The Braves’ last win at Dodger Stadium was June 9, 2018. They’ve lost nine straight in Los Angeles, getting swept in a three-game series in late August and were shut out twice in the 2018 NL Division Series.
Going back to the 2013 NLDS, the Braves have dropped 19 of their last 22 in LA.
The series resumes with Game 3 at Dodger Stadium. Charlie Morton (0-1, 3.86 ERA in the postseason) starts for the Braves. Walker Buehler (0-1, 3.38), a 16-game winner in the regular season, takes the mound for the Dodgers.
HOUSTON'S PROBLEM
Houston's pitching staff needs to get itself sorted quickly after allowing 25 runs and 32 hits to Boston over the first three games of the AL Championship Series.
Veteran right-hander Zack Greinke will try to slow the Red Sox at the start of Game 4 as the Astros aim to erase a 2-1 series deficit. Boston has three grand slams in the past two games, and Houston's pitching woes have underscored just how much the team is missing No. 1 starter Lance McCullers Jr., who was left off the ALCS roster with an injury.
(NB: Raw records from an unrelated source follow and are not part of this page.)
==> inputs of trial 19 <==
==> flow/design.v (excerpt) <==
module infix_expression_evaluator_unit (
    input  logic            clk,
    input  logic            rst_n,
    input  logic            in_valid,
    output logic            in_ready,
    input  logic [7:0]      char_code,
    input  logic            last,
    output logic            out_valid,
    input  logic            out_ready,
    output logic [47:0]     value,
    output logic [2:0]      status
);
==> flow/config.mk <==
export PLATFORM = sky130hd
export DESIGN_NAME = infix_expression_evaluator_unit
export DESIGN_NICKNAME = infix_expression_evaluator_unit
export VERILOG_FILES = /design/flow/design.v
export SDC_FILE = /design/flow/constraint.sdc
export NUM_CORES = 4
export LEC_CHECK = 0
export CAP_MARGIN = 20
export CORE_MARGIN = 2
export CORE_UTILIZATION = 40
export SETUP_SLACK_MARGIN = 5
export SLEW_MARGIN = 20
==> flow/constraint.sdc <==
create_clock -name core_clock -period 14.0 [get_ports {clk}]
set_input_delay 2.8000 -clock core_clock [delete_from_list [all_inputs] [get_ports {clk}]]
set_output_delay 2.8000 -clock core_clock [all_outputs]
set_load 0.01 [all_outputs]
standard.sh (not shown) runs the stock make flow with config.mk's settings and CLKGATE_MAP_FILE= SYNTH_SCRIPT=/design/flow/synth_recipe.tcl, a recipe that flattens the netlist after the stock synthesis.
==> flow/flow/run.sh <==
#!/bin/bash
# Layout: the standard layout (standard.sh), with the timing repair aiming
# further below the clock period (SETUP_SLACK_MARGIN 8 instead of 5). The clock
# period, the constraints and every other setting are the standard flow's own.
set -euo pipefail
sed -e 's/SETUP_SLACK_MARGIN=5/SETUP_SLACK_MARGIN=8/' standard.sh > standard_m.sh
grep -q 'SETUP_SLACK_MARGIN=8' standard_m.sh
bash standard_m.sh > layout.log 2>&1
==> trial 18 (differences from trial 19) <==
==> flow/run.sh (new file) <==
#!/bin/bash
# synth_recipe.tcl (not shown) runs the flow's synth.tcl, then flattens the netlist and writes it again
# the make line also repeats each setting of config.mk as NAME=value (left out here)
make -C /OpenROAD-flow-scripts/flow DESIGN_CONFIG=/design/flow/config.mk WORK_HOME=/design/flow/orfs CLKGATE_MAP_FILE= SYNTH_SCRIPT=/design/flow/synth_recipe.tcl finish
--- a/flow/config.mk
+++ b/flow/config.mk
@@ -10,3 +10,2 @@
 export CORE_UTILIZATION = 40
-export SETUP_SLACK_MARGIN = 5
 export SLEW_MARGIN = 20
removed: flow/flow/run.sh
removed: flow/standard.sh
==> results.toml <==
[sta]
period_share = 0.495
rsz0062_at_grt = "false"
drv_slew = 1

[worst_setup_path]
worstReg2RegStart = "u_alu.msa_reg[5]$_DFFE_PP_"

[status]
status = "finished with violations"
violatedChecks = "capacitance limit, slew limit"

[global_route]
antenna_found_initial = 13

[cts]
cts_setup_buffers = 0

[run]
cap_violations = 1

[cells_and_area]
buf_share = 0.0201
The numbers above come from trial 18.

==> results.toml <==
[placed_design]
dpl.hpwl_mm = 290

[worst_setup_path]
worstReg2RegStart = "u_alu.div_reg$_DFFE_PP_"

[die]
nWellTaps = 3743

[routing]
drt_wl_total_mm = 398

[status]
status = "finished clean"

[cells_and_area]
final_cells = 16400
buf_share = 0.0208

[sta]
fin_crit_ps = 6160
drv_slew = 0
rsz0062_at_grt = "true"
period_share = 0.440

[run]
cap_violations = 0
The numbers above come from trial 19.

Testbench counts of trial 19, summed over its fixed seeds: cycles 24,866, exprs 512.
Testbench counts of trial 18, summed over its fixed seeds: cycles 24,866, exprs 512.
What follows belongs to an exercise in optimizing a design on an open flow for small area and a short achievable clock period; a production flow would make more cautious choices. Function was checked by simulation only, so behaviour that the tests miss may differ from the original. Power and IR drop assume default switching activity.

== try-zinc ==
==> flow/design.v <==
package instr_memory_loadable_pkg;
  localparam int INSTR_W_DEF = 8;
  localparam int ADDR_W_DEF  = 8;
  localparam int DEPTH_DEF   = 256;
  localparam int N_CORES_DEF = 4;
  localparam logic [7:0] OP_IDLE      = 8'd0;
  localparam logic [7:0] OP_LDAC      = 8'd4;
  localparam logic [7:0] OP_LDACM     = 8'd8;
  localparam logic [7:0] OP_STAC      = 8'd11;
  localparam logic [7:0] OP_CLAC      = 8'd19;
  localparam logic [7:0] OP_MOVR      = 8'd20;
  localparam logic [7:0] OP_MVACRT    = 8'd36;
  localparam logic [7:0] OP_ADD       = 8'd37;
  localparam logic [7:0] OP_MUL       = 8'd38;
  localparam logic [7:0] OP_SUB       = 8'd39;
  localparam logic [7:0] OP_INC       = 8'd40;
  localparam logic [7:0] OP_DEC       = 8'd41;
  localparam logic [7:0] OP_JPNZ      = 8'd42;
  localparam logic [7:0] OP_ENDOP     = 8'd46;
  localparam logic [7:0] OP_MOVRCOL1  = 8'd47;
  localparam logic [7:0] OP_MOVRCOL2  = 8'd48;
  localparam logic [7:0] OP_MVACRCOL1 = 8'd49;
  localparam logic [7:0] OP_MVACRCOL2 = 8'd50;
  localparam logic [7:0] OP_XOROP     = 8'd51;
  typedef enum logic [1:0] {
    ST_IDLE = 2'd0,
    ST_LOAD = 2'd1,
    ST_DONE = 2'd2
  } load_state_e;
endpackage
module rd_aoi3 (
  input  logic s0_i, d0_i,
  input  logic s1_i, d1_i,
  input  logic s2_i, d2_i,
  output logic y_no
);
  assign y_no = ~((s0_i & d0_i) | (s1_i & d1_i) | (s2_i & d2_i));
endmodule
module rd_nand4 (
  input  logic [3:0] a_i,
  output logic       y_no
);
  assign y_no = ~&a_i;
endmodule
module rd_nor2 (
  input  logic [1:0] a_i,
  output logic       y_no
);
  assign y_no = ~|a_i;
endmodule
module rd_nor3 (
  input  logic [2:0] a_i,
  output logic       y_no
);
  assign y_no = ~|a_i;
endmodule
module rd_aoi41 (
  input  logic [3:0] a_i,
  input  logic       b_i,
  output logic       y_no
);
  assign y_no = ~(&a_i | b_i);
endmodule
module wr_and2 (
  input  logic [1:0] a_i,
  output logic       y_o
);
  assign y_o = &a_i;
endmodule
module instr_memory_loadable
#(
  parameter int INSTR_W = instr_memory_loadable_pkg::INSTR_W_DEF,
  parameter int ADDR_W  = instr_memory_loadable_pkg::ADDR_W_DEF,
  parameter int DEPTH   = instr_memory_loadable_pkg::DEPTH_DEF,
  parameter int N_CORES = instr_memory_loadable_pkg::N_CORES_DEF
) (
  input  logic                       clk_i,
  input  logic                       rst_i,
  input  logic                       load_start_i,
  input  logic [ADDR_W:0]            load_len_i,
  input  logic                       load_valid_i,
  input  logic [INSTR_W-1:0]         load_data_i,
  output logic                       load_ready_o,
  output logic                       load_done_o,
  output logic                       load_err_o,
  output logic                       prog_loaded_o,
  input  logic [N_CORES-1:0]         read_IRAM_i,
  input  logic [N_CORES*ADDR_W-1:0]  addr_i,
  output logic [N_CORES*INSTR_W-1:0] instr_out_o
);
  localparam logic [ADDR_W:0] DEPTH_L = (ADDR_W+1)'(DEPTH);
  localparam int N_L1 = 86;
  localparam int N_L2 = 24;
  localparam int N_L3 = 8;
  localparam int N_L4 = 2;
  logic              st_load_q, st_done_q;
  logic [ADDR_W-1:0] wr_ptr_q;
  logic [ADDR_W-1:0] lenm1_q;
  logic              err_q, loaded_q;
  logic              len_ok, start_ok, wr_en, last_word;
  logic [ADDR_W:0]   lenm1;
  assign len_ok    = (load_len_i != '0) && (load_len_i <= DEPTH_L);
  assign start_ok  = load_start_i && !st_load_q && !st_done_q;
  assign lenm1     = load_len_i - (ADDR_W+1)'(1);
  assign wr_en     = st_load_q && load_valid_i;
  assign last_word = (wr_ptr_q == lenm1_q);
  always_ff @(posedge clk_i) begin
    if (rst_i) begin
      st_load_q <= 1'b0;
      st_done_q <= 1'b0;
      wr_ptr_q  <= '0;
      lenm1_q   <= '0;
      err_q     <= 1'b0;
      loaded_q  <= 1'b0;
    end else begin
      st_done_q <= wr_en && last_word;
      if (start_ok) begin
        if (len_ok) begin
          st_load_q <= 1'b1;
          lenm1_q   <= lenm1[ADDR_W-1:0];
          wr_ptr_q  <= '0;
          err_q     <= 1'b0;
          loaded_q  <= 1'b0;
        end else begin
          err_q <= 1'b1;
        end
      end else if (wr_en) begin
        wr_ptr_q <= wr_ptr_q + ADDR_W'(1);
        if (last_word) st_load_q <= 1'b0;
      end
      if (st_done_q) loaded_q <= 1'b1;
    end
  end
  assign load_ready_o  = st_load_q;
  assign load_done_o   = st_done_q;
  assign load_err_o    = err_q;
  assign prog_loaded_o = loaded_q;
  logic [DEPTH*INSTR_W-1:0] ram_q;    
  logic [15:0]              wr_row, wr_col;
  for (genvar i = 0; i < 16; i++) begin : g_wdec
    assign wr_row[i] = (wr_ptr_q[7:4] == 4'(i));
    assign wr_col[i] = wr_en && (wr_ptr_q[3:0] == 4'(i));
  end
  for (genvar w = 0; w < DEPTH; w++) begin : g_word
    logic [INSTR_W-1:0] q;
    logic               we;
    wr_and2 u_we (.a_i ({wr_row[w/16], wr_col[w%16]}), .y_o (we));
    always_ff @(posedge clk_i) begin
      if (we) q <= load_data_i;
    end
    assign ram_q[w*INSTR_W +: INSTR_W] = q;
  end
  logic [3*N_L1*INSTR_W-1:0] ram_x;
  assign ram_x = {{((3*N_L1-DEPTH)*INSTR_W){1'b0}}, ram_q};
  for (genvar g = 0; g < N_CORES; g++) begin : g_rd
    logic [ADDR_W-1:0]   rd_addr;
    logic [15:0]         lo_n, hi_n;
    logic [3*N_L1-1:0]   rd_sel;
    logic [N_L4*INSTR_W-1:0] rd_half, rd_half_q;    
    logic [1:0]          a7_go;
    assign rd_addr = addr_i[g*ADDR_W +: ADDR_W];
    assign a7_go   = {rd_addr[7] && !rst_i, !rd_addr[7] && !rst_i};
    for (genvar i = 0; i < 16; i++) begin : g_pre
      rd_nand4 u_lo (
        .a_i  ({rd_addr[3] ~^ i[3], rd_addr[2] ~^ i[2], rd_addr[1] ~^ i[1], rd_addr[0] ~^ i[0]}),
        .y_no (lo_n[i])
      );
      rd_nand4 u_hi (
        .a_i  ({a7_go[i[3]], rd_addr[6] ~^ i[2], rd_addr[5] ~^ i[1], rd_addr[4] ~^ i[0]}),
        .y_no (hi_n[i])
      );
    end
    for (genvar w = 0; w < DEPTH; w++) begin : g_sel
      rd_nor2 u_dec (
        .a_i  ({hi_n[w/16], lo_n[w%16]}),
        .y_no (rd_sel[w])
      );
    end
    assign rd_sel[3*N_L1-1:DEPTH] = '0;
    for (genvar b = 0; b < INSTR_W; b++) begin : g_bit
      logic [4*N_L2-1:0] l1;
      logic [3*N_L3-1:0] l2;
      logic [4*N_L4-1:0] l3;
      for (genvar k = 0; k < N_L1; k++) begin : g_l1
        rd_aoi3 u_aoi (
          .s0_i (rd_sel[3*k]),   .d0_i (ram_x[(3*k)*INSTR_W + b]),
          .s1_i (rd_sel[3*k+1]), .d1_i (ram_x[(3*k+1)*INSTR_W + b]),
          .s2_i (rd_sel[3*k+2]), .d2_i (ram_x[(3*k+2)*INSTR_W + b]),
          .y_no (l1[k])
        );
      end
      assign l1[4*N_L2-1:N_L1] = '1;    
      for (genvar k = 0; k < N_L2; k++) begin : g_l2
        if (4*k < N_L1) begin : g_on
          rd_nand4 u_n (.a_i (l1[4*k +: 4]), .y_no (l2[k]));
        end else begin : g_off
          assign l2[k] = 1'b0;
        end
      end
      for (genvar k = 0; k < N_L3; k++) begin : g_l3
        rd_nor3 u_n (.a_i (l2[3*k +: 3]), .y_no (l3[k]));
      end
      for (genvar k = 0; k < N_L4; k++) begin : g_l4
        rd_aoi41 u_n (
          .a_i  ({l3[k+6], l3[k+4], l3[k+2], l3[k]}),
          .b_i  (!loaded_q),
          .y_no (rd_half[b*N_L4 + k])
        );
      end
      assign instr_out_o[g*INSTR_W + b] = |rd_half_q[b*N_L4 +: N_L4];
    end
    always_ff @(posedge clk_i) begin
      if (rst_i || read_IRAM_i[g]) rd_half_q <= rd_half;
    end
  end
endmodule
export LEC_CHECK = 0
export CAP_MARGIN = 20
export CORE_MARGIN = 2
export CORE_UTILIZATION = 35
export CTS_CLUSTER_DIAMETER = 70
export CTS_CLUSTER_SIZE = 16
export SETUP_SLACK_MARGIN = 2.2
export SLEW_MARGIN = 20
export SYNTH_HIERARCHICAL = 1
export SYNTH_MINIMUM_KEEP_SIZE = 0
create_clock -name core_clock -period 5.0 [get_ports {clk_i}]
run.sh (not shown) runs the stock make flow with config.mk's settings and CLKGATE_MAP_FILE= SYNTH_SCRIPT=/design/flow/synth_recipe.tcl, a recipe that flattens the netlist after the stock synthesis.
try-zinc went all the way through synthesis, placement and routing and the layout is clean on timing, DRC and antenna.
Here is what was changed in the inputs of try-xenon compared with try-zinc.
Settings: CTS_CLUSTER_SIZE: 16 -> 20; CTS_CLUSTER_DIAMETER: 70 -> 80.
Results
On try-xenon: number of inserted diodes is 4.1% higher than what try-zinc gave. The setup slack reported for try-xenon is greater than that of try-zinc by 190 ps. [compare] base=try-zinc new=try-xenon: wire length shows an increase of 0.40%; clock group share of total power now sits lower. Across try-xenon and try-zinc, a clean result was obtained everywhere but in try-xenon. Diff try-xenon and try-zinc: total of plain and repair buffers excluding clock buffers lower in try-zinc.

==> what the ideal ports hide <==
The flow's constraints put no driver on any port. The routed layouts listed below were extracted and timed again, unchanged, in two steps. Step 1: set_driving_cell puts a clkbuf_16 on clk_i and a buf_2 on each other input, an assumption about the parent block. Step 2 times the ports against the registers' clock, not the clock port: input delays grow and output delays shrink by t, the midpoint of the rising clock arrivals with the driver on. a / b / c = no drivers / after step 1 / after step 2; a / b = the first two.
run	t (ns)	setup slack, ns	slew at the worst register clock pin (ns)	worst slew at a driven data input, ns	pins driven straight from the clock port
try-zinc	1.050	1.490 / 1.539 / 0.490	0.08 / 0.08	0.09	1
try-xenon	1.032	1.678 / 1.509 / 0.477	0.09 / 0.09	0.32	1
For try-xenon, which loses most, drivers alone change the setup slack by -0.169 ns; drivers and shift together by -1.201 ns.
Greinke will start Game 4 but likely won't get a long leash after being limited over the past two months with a neck issue and a positive COVID-19 test. He'll be followed by right-hander Cristian Javier, and then a bullpen that has pitched 15 1/3 innings in the last two games.
The Red Sox will start right-hander Nick Pivetta, who was 9-8 with a 4.53 ERA in the regular season. Boston matched a franchise record with its seventh straight postseason victory at home Monday, and its 20 home runs this postseason tied the mark set by the 2004 Astros for most through a team's first eight playoff games.
GIANT ASSURANCE
The Giants plan to exercise Buster Posey’s $22 million club option for the 2022 season as long as the veteran catcher wants to keep playing after a stellar year.
Posey, whose contract includes a $3 million buyout, helped lead the Giants to a franchise-record 107 wins and their first NL West title since 2012 by playing regularly down the stretch this year as he demonstrated his health and durability during his 12th major league season. The 34-year-old Posey opted out of the coronavirus-shortened 2020 campaign to care for prematurely born adopted twin girls.
“He is in our estimation the best catcher in baseball this year,” Farhan Zaidi, Giants president of baseball operations, said Monday. “... Obviously want to have conversations with Buster and continue to have internal conversations about that but having him on this team next year is a high priority.”
Posey caught five of the final six regular-season games and 10 of the last 13 as San Francisco clinched the division on the final day. He batted .304 with 18 homers and 56 RBIs, showing his surgically repaired right hip had finally regained full strength three years post-op.